Declaring the array as a readonly field does not help: that simply makes the array pointer readonly and does not prevent copying of the data (or writing to the array, for that matter). You cannot declare an array as const.
Is there any way I can prevent the copying and simply access the data directly from the program binary?
This is for a programming contest where the program is tested by running it thousands of times (by creating that many processes - my program is not given a neat file containing many test cases, it is executed once for each case). The array initialization takes up 90% of the time because the contents of the array have to be copied from the program executable to the heap. This seems like a waste of time so I want to find a way to avoid the copying and simply read the data directly from the program binary.
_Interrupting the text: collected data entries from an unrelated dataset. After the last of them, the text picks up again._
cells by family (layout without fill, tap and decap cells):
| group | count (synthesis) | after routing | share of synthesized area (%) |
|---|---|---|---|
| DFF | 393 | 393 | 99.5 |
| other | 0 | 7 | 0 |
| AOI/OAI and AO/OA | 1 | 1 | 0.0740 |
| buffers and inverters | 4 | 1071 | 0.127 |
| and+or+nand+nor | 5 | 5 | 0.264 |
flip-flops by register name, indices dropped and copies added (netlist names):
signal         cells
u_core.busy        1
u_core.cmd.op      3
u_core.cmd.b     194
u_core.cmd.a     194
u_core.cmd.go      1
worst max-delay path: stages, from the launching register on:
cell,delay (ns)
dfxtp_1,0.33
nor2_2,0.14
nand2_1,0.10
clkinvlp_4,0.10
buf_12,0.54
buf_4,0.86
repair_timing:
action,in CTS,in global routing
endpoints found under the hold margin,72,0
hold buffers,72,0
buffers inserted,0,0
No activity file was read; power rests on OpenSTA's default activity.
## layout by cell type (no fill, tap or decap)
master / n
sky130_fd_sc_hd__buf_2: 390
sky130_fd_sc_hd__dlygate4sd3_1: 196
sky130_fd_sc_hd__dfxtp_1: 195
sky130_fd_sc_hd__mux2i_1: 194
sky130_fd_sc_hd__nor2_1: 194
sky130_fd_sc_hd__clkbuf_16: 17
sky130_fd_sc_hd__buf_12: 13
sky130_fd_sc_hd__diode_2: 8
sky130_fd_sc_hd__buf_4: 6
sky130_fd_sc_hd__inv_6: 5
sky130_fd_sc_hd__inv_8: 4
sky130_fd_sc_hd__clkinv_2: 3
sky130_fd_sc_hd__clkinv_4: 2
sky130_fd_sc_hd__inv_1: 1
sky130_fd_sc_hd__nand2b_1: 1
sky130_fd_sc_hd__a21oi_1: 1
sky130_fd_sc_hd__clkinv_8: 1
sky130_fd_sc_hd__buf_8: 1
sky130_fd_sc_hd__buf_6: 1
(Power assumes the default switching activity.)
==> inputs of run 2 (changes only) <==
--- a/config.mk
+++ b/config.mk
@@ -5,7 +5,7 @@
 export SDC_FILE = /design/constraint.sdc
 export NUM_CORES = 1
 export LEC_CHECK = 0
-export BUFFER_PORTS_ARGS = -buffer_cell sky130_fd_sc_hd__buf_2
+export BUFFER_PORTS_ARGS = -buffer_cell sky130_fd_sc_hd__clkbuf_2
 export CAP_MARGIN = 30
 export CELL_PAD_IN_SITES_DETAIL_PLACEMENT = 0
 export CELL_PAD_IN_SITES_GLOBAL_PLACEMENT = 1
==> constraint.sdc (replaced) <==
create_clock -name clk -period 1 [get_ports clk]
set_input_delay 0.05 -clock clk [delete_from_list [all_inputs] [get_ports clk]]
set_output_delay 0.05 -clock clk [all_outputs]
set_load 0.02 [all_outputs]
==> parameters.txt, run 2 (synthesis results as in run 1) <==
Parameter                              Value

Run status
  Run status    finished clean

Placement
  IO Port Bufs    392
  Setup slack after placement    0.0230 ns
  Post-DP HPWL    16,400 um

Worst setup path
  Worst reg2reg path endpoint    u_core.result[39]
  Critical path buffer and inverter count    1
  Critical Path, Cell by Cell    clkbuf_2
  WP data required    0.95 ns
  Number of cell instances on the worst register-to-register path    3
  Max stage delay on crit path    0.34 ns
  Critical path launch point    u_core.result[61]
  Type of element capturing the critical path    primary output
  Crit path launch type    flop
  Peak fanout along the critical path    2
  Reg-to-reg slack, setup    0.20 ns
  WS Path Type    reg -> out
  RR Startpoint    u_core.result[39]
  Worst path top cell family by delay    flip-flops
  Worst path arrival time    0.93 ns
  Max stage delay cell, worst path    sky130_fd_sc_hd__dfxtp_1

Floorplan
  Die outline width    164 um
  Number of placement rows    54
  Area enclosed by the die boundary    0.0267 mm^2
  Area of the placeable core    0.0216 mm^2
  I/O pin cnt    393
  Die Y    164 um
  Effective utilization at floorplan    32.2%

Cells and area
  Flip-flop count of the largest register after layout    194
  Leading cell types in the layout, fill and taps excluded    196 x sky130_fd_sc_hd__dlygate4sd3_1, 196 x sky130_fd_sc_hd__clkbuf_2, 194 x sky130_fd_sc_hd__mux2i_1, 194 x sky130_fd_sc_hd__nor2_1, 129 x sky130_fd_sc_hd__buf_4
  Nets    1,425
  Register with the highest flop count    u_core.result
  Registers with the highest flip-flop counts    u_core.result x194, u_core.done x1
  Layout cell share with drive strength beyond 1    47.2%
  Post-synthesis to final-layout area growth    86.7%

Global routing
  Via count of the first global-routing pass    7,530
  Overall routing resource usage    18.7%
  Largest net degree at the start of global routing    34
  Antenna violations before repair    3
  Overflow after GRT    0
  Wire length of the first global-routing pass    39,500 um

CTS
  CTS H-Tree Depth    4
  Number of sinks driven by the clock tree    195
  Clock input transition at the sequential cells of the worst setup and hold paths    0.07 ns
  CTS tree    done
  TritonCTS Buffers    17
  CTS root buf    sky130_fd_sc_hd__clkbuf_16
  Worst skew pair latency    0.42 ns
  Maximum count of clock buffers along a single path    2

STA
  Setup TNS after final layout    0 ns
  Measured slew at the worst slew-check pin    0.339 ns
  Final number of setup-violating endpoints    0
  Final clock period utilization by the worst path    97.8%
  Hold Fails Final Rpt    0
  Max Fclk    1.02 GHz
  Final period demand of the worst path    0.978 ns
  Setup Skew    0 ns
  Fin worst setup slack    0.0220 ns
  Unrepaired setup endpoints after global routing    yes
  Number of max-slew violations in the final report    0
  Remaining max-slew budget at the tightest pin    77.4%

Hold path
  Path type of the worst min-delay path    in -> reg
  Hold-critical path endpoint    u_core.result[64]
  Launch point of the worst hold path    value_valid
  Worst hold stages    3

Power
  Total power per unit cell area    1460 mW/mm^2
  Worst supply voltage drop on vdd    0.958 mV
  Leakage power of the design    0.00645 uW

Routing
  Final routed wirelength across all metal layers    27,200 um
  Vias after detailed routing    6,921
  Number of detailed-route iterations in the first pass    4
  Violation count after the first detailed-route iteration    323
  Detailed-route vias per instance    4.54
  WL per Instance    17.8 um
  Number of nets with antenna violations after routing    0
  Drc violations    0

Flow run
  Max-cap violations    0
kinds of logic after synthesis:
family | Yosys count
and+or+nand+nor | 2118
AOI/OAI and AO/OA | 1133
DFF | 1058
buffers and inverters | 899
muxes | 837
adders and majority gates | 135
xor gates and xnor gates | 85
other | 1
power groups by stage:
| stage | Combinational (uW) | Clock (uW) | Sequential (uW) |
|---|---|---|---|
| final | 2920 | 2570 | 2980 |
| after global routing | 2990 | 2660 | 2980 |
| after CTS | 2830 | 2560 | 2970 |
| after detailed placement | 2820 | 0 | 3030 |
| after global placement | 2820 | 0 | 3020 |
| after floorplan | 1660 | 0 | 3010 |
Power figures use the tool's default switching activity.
==> config.mk <==
export PLATFORM = sky130hd
export DESIGN_NAME = ti_rx_core
export DESIGN_NICKNAME = d
export VERILOG_FILES = /design/src/ti_rx_pkg.sv /design/src/ti_adc_retimer.sv /design/src/adc_unfolding.sv /design/src/mm_cdr.sv /design/src/oneshot_memory.sv /design/src/rx_cfg_regs.sv /design/src/ti_rx_core.sv
export SDC_FILE = /design/constraint.sdc
export NUM_CORES = 2
export LEC_CHECK = 0
export BUFFER_PORTS_ARGS = -buffer_cell sky130_fd_sc_hd__buf_4
export CAP_MARGIN = 30
export CORE_UTILIZATION = 25
export DETAILED_ROUTE_END_ITERATION = 8
export SETUP_SLACK_MARGIN = 0.02
export SLEW_MARGIN = 25
export SYNTH_ARGS = -nofsm -noshare
export SYNTH_HDL_FRONTEND = slang
export SYNTH_SLANG_ARGS = --single-unit
==> constraint.sdc <==
create_clock -name clk_adc -period 8.2 [get_ports clk_adc]
set_input_delay 2.05 -clock clk_adc [delete_from_list [all_inputs] [get_ports clk_adc]]
set_output_delay 2.05 -clock clk_adc [all_outputs]
set_load 0.05 [all_outputs]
What I am trying to accomplish is best represented like so (in pseudo-assembler):
jump to location 1002
...1000 words of data...
do a binary search on data from location 2 to 1001
Upvotes: 0
Views: 190
Reputation: 1503389
Is there any way I can prevent the copying and simply access the data directly from the program binary?
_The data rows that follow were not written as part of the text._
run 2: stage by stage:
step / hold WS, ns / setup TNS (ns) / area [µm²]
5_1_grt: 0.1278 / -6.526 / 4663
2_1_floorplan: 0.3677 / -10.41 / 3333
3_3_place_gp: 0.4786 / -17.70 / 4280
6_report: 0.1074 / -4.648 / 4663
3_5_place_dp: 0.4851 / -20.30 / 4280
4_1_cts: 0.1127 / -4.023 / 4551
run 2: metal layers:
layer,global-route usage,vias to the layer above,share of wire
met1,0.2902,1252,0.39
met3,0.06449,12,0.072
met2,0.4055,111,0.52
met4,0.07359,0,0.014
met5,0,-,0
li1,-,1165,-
==> src/hdl/cpuPkg.sv <==
package cpuPkg;

	localparam int WordWidth   = 32;
	localparam int NumRegs     = 32;
	localparam int OffsetWidth = 16;

	// Instruction field positions
	localparam int OpcodeLsb = 26;
	localparam int RsLsb     = 21;
	localparam int RtLsb     = 16;
	localparam int ShamtLsb  = 6;
	localparam int FuncLsb   = 0;
	localparam int JumpLsb   = 0;

	typedef logic [WordWidth-1:0] word_t;
	typedef logic [31:0]          instr_t;
	typedef logic [4:0]           regIdx_t;
	typedef logic [5:0]           opcode_t;
	typedef logic [5:0]           funcCode_t;

	localparam regIdx_t LinkReg = 5'd31;

	typedef enum opcode_t {
		ALU_R  = 6'd0,
		ALU_I  = 6'd1,
		SHIFT  = 6'd2,
		LOAD   = 6'd3,
		STORE  = 6'd4,
		BRANCH = 6'd5,
		JUMP   = 6'd6,
		JAL    = 6'd7,
		JR     = 6'd8,
		HALT   = 6'h3f
	} opcodeVal_e;

	typedef enum logic [2:0] {
		ALU_ADD, ALU_SUB, ALU_AND, ALU_XOR, ALU_SLL, ALU_SRL, ALU_SRA
	} aluOp_e;

	typedef enum logic [1:0] {SRC_RT, SRC_OFFSET, SRC_SHAMT} aluSrc_e;
	typedef enum logic [1:0] {DEST_RS, DEST_RT, DEST_LINK} regDest_e;
	typedef enum logic [1:0] {WB_ALU, WB_MEM, WB_PC1} wbSel_e;

	// Branch kinds, low 3 bits of funcCode pick one for BRANCH
	typedef enum logic [2:0] {
		BR_NONE, BR_JUMP, BR_BLTZ, BR_BZ, BR_BNZ, BR_BCY, BR_BNCY, BR_JR
	} branch_e;

	typedef enum logic {RUN, HALTED} ctrlState_e;

	typedef struct packed {
		aluOp_e   aluOp;
		aluSrc_e  aluSrc;
		regDest_e regDest;
		logic     regWrite;
		logic     memWrite;
		wbSel_e   wbSel;
		branch_e  branch;
		logic     carryWrite;
	} ctrl_t;

endpackage

==> src/hdl/controlUnit.sv <==
`timescale 1ns/1ps

module controlUnit (
	input  logic              clk,
	input  logic              rst,
	input  cpuPkg::opcode_t   opcode,
	input  cpuPkg::funcCode_t funcCode,
	output cpuPkg::ctrl_t     ctrl,
	output logic              halted
);
	import cpuPkg::*;

	ctrlState_e state;
	ctrl_t      dec;    // Raw decode before gating

	always_ff @(posedge clk) begin
		if (rst)
			state <= RUN;
		else if (state == RUN && opcode == HALT)
			state <= HALTED;
	end

	assign halted = (state == HALTED);

	////////////////////////////////////////////////////////////
	// Opcode decode
	////////////////////////////////////////////////////////////
	always_comb begin
		dec = '0;
		case (opcode)
			ALU_R, SHIFT: begin
				dec.aluOp    = aluOp_e'(funcCode[2:0]);
				dec.aluSrc   = (opcode == SHIFT) ? SRC_SHAMT : SRC_RT;
				dec.regDest  = DEST_RS;
				dec.regWrite = 1'b1;
				dec.carryWrite = (dec.aluOp inside {ALU_ADD, ALU_SUB});
			end
			ALU_I: begin
				dec.aluOp    = aluOp_e'(funcCode[2:0]);   // Shares bits with the offset
				dec.aluSrc   = SRC_OFFSET;
				dec.regDest  = DEST_RS;
				dec.regWrite = 1'b1;
				dec.carryWrite = (dec.aluOp inside {ALU_ADD, ALU_SUB});
			end
			LOAD: begin
				dec.aluSrc   = SRC_OFFSET;
				dec.regDest  = DEST_RT;
				dec.regWrite = 1'b1;
				dec.wbSel    = WB_MEM;
			end
			STORE: begin
				dec.aluSrc   = SRC_OFFSET;
				dec.memWrite = 1'b1;
			end
			BRANCH: begin
				case (branch_e'(funcCode[2:0]))
					BR_BLTZ, BR_BZ, BR_BNZ, BR_BCY, BR_BNCY: dec.branch = branch_e'(funcCode[2:0]);
					default: dec.branch = BR_NONE;
				endcase
			end
			JUMP: dec.branch = BR_JUMP;
			JAL: begin
				dec.branch   = BR_JUMP;
				dec.regDest  = DEST_LINK;
				dec.wbSel    = WB_PC1;
				dec.regWrite = 1'b1;
			end
			JR: dec.branch = BR_JR;
			default: dec = '0;   // HALT and unknown opcodes do nothing here
		endcase
	end

	always_comb begin
		ctrl = dec;
		if (rst || halted) begin
			ctrl.regWrite   = 1'b0;
			ctrl.memWrite   = 1'b0;
			ctrl.carryWrite = 1'b0;
			ctrl.branch     = BR_NONE;
		end
	end

	noWriteClash: assert property (@(posedge clk) !(ctrl.memWrite && ctrl.regWrite));

endmodule

==> config.mk <==
export PLATFORM = sky130hd
export DESIGN_NAME = controlUnit
export DESIGN_NICKNAME = d
export VERILOG_FILES = /design/src/hdl/cpuPkg.sv /design/src/hdl/controlUnit.sv
export SDC_FILE = /design/constraint.sdc
export NUM_CORES = 1
export LEC_CHECK = 0
export ABC_AREA = 0
export BUFFER_PORTS_ARGS = -buffer_cell sky130_fd_sc_hd__buf_2
export CAP_MARGIN = 20
export CELL_PAD_IN_SITES_DETAIL_PLACEMENT = 1
export CELL_PAD_IN_SITES_GLOBAL_PLACEMENT = 1
export CORE_UTILIZATION = 23
export CTS_BUF_LIST = sky130_fd_sc_hd__clkbuf_2 sky130_fd_sc_hd__clkbuf_4 sky130_fd_sc_hd__clkbuf_8
export DETAILED_ROUTE_END_ITERATION = 10
export HOLD_SLACK_MARGIN = 0.02
export PLACE_DENSITY_LB_ADDON = 0.1
export SKIP_CTS_REPAIR_TIMING = 1
export SLEW_MARGIN = 40
export SYNTH_ARGS = -nofsm -noshare
export SYNTH_HDL_FRONTEND = slang
export SYNTH_SLANG_ARGS = --single-unit
export TNS_END_PERCENT = 1
==> constraint.sdc <==
create_clock -name clk -period 2 [get_ports clk]
set_input_delay 0.2 -clock clk [delete_from_list [all_inputs] [get_ports clk]]
set_output_delay 0.2 -clock clk [all_outputs]
set_load 0.005 [all_outputs]
Yosys cells after proc, flatten, opt, wreduce, memory -nomap -nowiden
Cells that the tools add are included.
- reductions and logical operators: 10
- bitwise gates (word level): 1
- equal/unequal tests: 15
- multiplexer cells: 11
- operators with widths (kind ; count):
    6-bit by 3-bit equality test with 1-bit output, second input constant ; 4
    3-bit case mux with 3 select lines ; 2
    6-bit by 2-bit equality test with 1-bit output, second input constant ; 2
    3-bit equality test, second input constant ; 3
    2-bit case mux with 2 select lines ; 2
    3-bit by 2-bit equality test with 1-bit output, second input constant ; 2
    6-bit by 1-bit equality test with 1-bit output, second input constant ; 1
    6-bit by 4-bit equality test with 1-bit output, second input constant ; 1
    6-bit equality test, second input constant ; 1
    6-bit zero test ; 1
    3-bit 2-to-1 mux ; 2
    3-bit OR reduction ; 2
    5-bit OR reduction ; 1
    2-bit 2-to-1 mux ; 2
    4-bit 2-to-1 mux ; 1
    2-bit OR reduction ; 2
    3-bit by 1-bit equality test with 1-bit output, second input constant ; 1
    3-bit zero test ; 1
    1-bit 2-to-1 mux ; 2
    2-bit nonzero test ; 1
    1-bit logical AND ; 1
    1-bit logical OR ; 1
    1-bit NOT ; 1
- bits of input ports: 14
- bits in registers: 1
- output and inout port bits: 16
- word-level logic and storage cells: 38

Depth between registers and ports, before layout
- depth in word-level cells: 5
- mapped depth: 4
- depth with buffers taken out: 3

Worst setup path before layout
OpenSTA, ideal clock, no wires.
- path kind: input to output
- from: input port opcode[5]
- to: output port ctrl[0] (netlist bit)
- stages on the path: 4
- slack: 0.691 ns
- data arrival time: 1.109 ns
- data required time: 1.800 ns
- cell sequence: or3_1 > buf_6 > nor3b_4 > nor4b_4
- RTL lines (item ; line ; text):
    start: declaration ; controlUnit.sv:6 ; input cpuPkg::opcode_t opcode,
    end: declaration ; controlUnit.sv:8 ; output cpuPkg::ctrl_t ctrl,

==> reports/qor.yml <==
floorplan:
  start_util_pct: 25.9
  die_h_um: 38.3
  ios: 30
  die-area_mm2: 0.00147
  coreArea_mm2: 0.00117
  row_count: 12
  dieWidth_um: 38.3
setup_path:
  rr_startpoint: "halted"
  rrSetupSlack_ns: 1.37
  end_kind: "primary output"
  r2r_cells: 1
  arrival_ns: 1.42
  worst-setup-path-type: "primary input to primary output"
  path_max_fanout: 6
  r2r-end: "halted"
  start_kind: "primary input"
  critPathRequiredTime_ns: 1.80
logic_synthesis:
  ys_ff_latch: 1
  synth_area_per_cell_um2: 6.73
  synthCells: 45
  ys_seq_area_share_pct: 6.61
  synth.distinct_cells: 21
  syn_nets: 59
  synth_area_um2: 303
  ys_warn_count: 0
sta:
  max_freq_ghz: 0.619
  worstMarginPinSlew_ns: 0.378
  hold_viol: 0
  post-route-period-util_pct: 80.8
  fin_tns_setup_ns: 0
  slew_violations: 0
  setup_viol: 0
  fin_crit_ns: 1.62
  grt_setup_unrepaired: "no"
  fin_skew_ns: 0
  slew_headroom_pct: 74.4
  setup_ws_ns: 0.384
finish:
  instances_no_fill: 82
  largest_register_ffs: 1
  layout_commonest_cell: "buf_2"
  layout_common_cells: "26 x buf_2, 7 x nand2_1, 6 x nor2_1, 5 x nand3_1"
  n_antenna_cell: 0
  nNetsFinal: 84
  drive_gt1_share_pct: 48.5
  n_fill_cell: 163
  area_delta_synth_final_pct: 40.1
min_path:
  worstHoldStart: "rst"
  hold_depth: 2
  hold_end: "halted"
  hp-class: "primary input to flop"
pwr:
  leakagePower_nw: 0.213
  p_sw_w: 0.0000303
  p_comb_share_pct: 71.3
  swShare_pct: 41.8
  p_per_area_mw_per_mm2: 171
  p_seq_share_pct: 28.7
  peakVddDrop_mv: 0.115
  clock_power_share_pct: 0
  p_int_w: 0.0000422
placed_design:
  pre_cts_slack_ns: 0.370
  io_buffers: 26
  post-place-cells: 82
  place_congestion: 0.669
drt:
  drt-total-wl_um: 833
  antenna_left: 0
  wl_per_cell_um: 10.2
  drt_iter0_drc: 1
  vias: 394
  first_pass_iters: 2
  viasPerCell: 4.80
  remaining_drc_errors: 0
global_routing:
  grt_antenna_before_repair: 0
  grtUsageTotal_pct: 11.0
  grt_pass1_wl_um: 1240
  grt_max_degree: 12
  globalRouteOverflowTotal: 0
  top_usage_layer: "met2"
  gr-usage-met1_pct: 16.4
  met3_usage_pct: 0.581
  grt_pass1_vias: 306
  met2_usage_pct: 18.2
job:
  drv_cap: 0
clocking:
  clock_latency_ns: 0
  clk_pin_slew_ns: 0
status:
  status: "complete, no violations"
==> worst max path at each step <==
| stage | from | end | cells past startpoint | slack, ns |
|---|---|---|---|---|
| CTS | opcode[5] | ctrl[0] | 5 | 0.37 |
| global placement | opcode[5] | ctrl[0] | 5 | 0.39 |
| floorplan | opcode[5] | ctrl[0] | 4 | 0.69 |
| global route | opcode[5] | ctrl[0] | 5 | 0.29 |
| finish | opcode[5] | ctrl[0] | 5 | 0.38 |
| detailed placement | opcode[5] | ctrl[0] | 5 | 0.37 |
==> metal layers <==
layer	part of all wire, %	wire, um	vias up
li1	-	-	208
met1	47	393	173
met2	47	394	13
met3	5.4	45	0
met4	0	0	0
met5	0	0	-
==> critical path, cell delays in order <==
cell and delay, ns:
buf_2 0.12, or3_1 0.50, nor3b_4 0.25, nor4b_4 0.21, buf_2 0.14
==> layout make-up <==
type,instances,area (um2),share of cell area [%]
flip-flops and latches,1,20.0,4.72
multi-input cells,40,253,59.6
well taps,14,17.5,4.13
repair buffers,26,130,30.7
inverters,1,3.75,0.885
==> cell usage after synthesis, drive strengths merged <==
cell type / instances / area [um2]
a31oi: 1 / 6.26
or3: 1 / 6.26
nand3: 5 / 25.0
nand4b: 1 / 8.76
nor3b: 1 / 18.8
xor2: 1 / 8.76
and2: 3 / 22.5
nor2: 6 / 22.5
or2: 1 / 6.26
dfxtp: 1 / 20.0
nand2b: 1 / 6.26
buf: 3 / 26.3
nor3: 3 / 15.0
inv: 1 / 3.75
nand2: 7 / 26.3
a21oi: 2 / 10.0
o22ai: 3 / 18.8
nor4b: 3 / 41.3
o21ba: 1 / 10.0
==> power groups by stage <==
| stage | Combinational (W) | Sequential (W) | Clock (W) |
|---|---|---|---|
| 2_1_floorplan | 0.0000288 | 0.0000208 | 0 |
| 3_3_place_gp | 0.0000512 | 0.0000208 | 0 |
| 3_5_place_dp | 0.0000521 | 0.0000208 | 0 |
| 4_1_cts | 0.0000523 | 0.0000208 | 0 |
| 5_1_grt | 0.0000583 | 0.0000209 | 0 |
| 6_report | 0.0000517 | 0.0000208 | 0 |
==> stage by stage <==
step	total power [W]	cell area, um2	hold WS, ns	util, %
2_1_floorplan	0.0000497	303	0.379	-
3_3_place_gp	0.0000721	424	0.485	36.2
3_5_place_dp	0.0000730	424	0.495	36.2
4_1_cts	0.0000732	424	0.495	36.2
5_1_grt	0.0000791	424	0.509	36.2
6_report	0.0000725	424	0.495	36.2
==> cells by family (layout without fill, tap and decap cells) <==
| group | Yosys count | in the layout | synth area share [%] |
|---|---|---|---|
| AOI/OAI and AO/OA | 7 | 7 | 14.9 |
| DFF | 1 | 1 | 6.61 |
| xor gates and xnor gates | 1 | 1 | 2.89 |
| buffers and inverters | 4 | 27 | 9.91 |
| and+or+nand+nor | 32 | 32 | 65.7 |
(Power assumes the default switching activity.)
Instead of declaring it in the source code, use an embedded resource file, and read from it using Assembly.GetManifestResourceStream
. Given your comment on Damien's answer, this may still not be what you're looking for. You may want to use a memory mapped file instead... it's hard to know for sure.
Alternatively, you talk about the possibility of using a readonly variable - which sounds like it could be static too:
private static readonly int[] Data = { ... };
You raise the concern of the array contents being changed - but if you don't expose a way of writing to it, and you don't modify it yourself, you should be okay. What exactly are you concerned about? It feels like there's a lot of context here that you're not telling us.
Upvotes: 2
Reputation: 239814
No. There's no way to store an instance of an object in your program's executable. In order for you to access this data as an int[]
, that array object must be constructed. And that object must be constructed on one of the heaps (or placed on the stack, but not appropriate to this usage).
Are you really that concerned about 4k of space being wasted?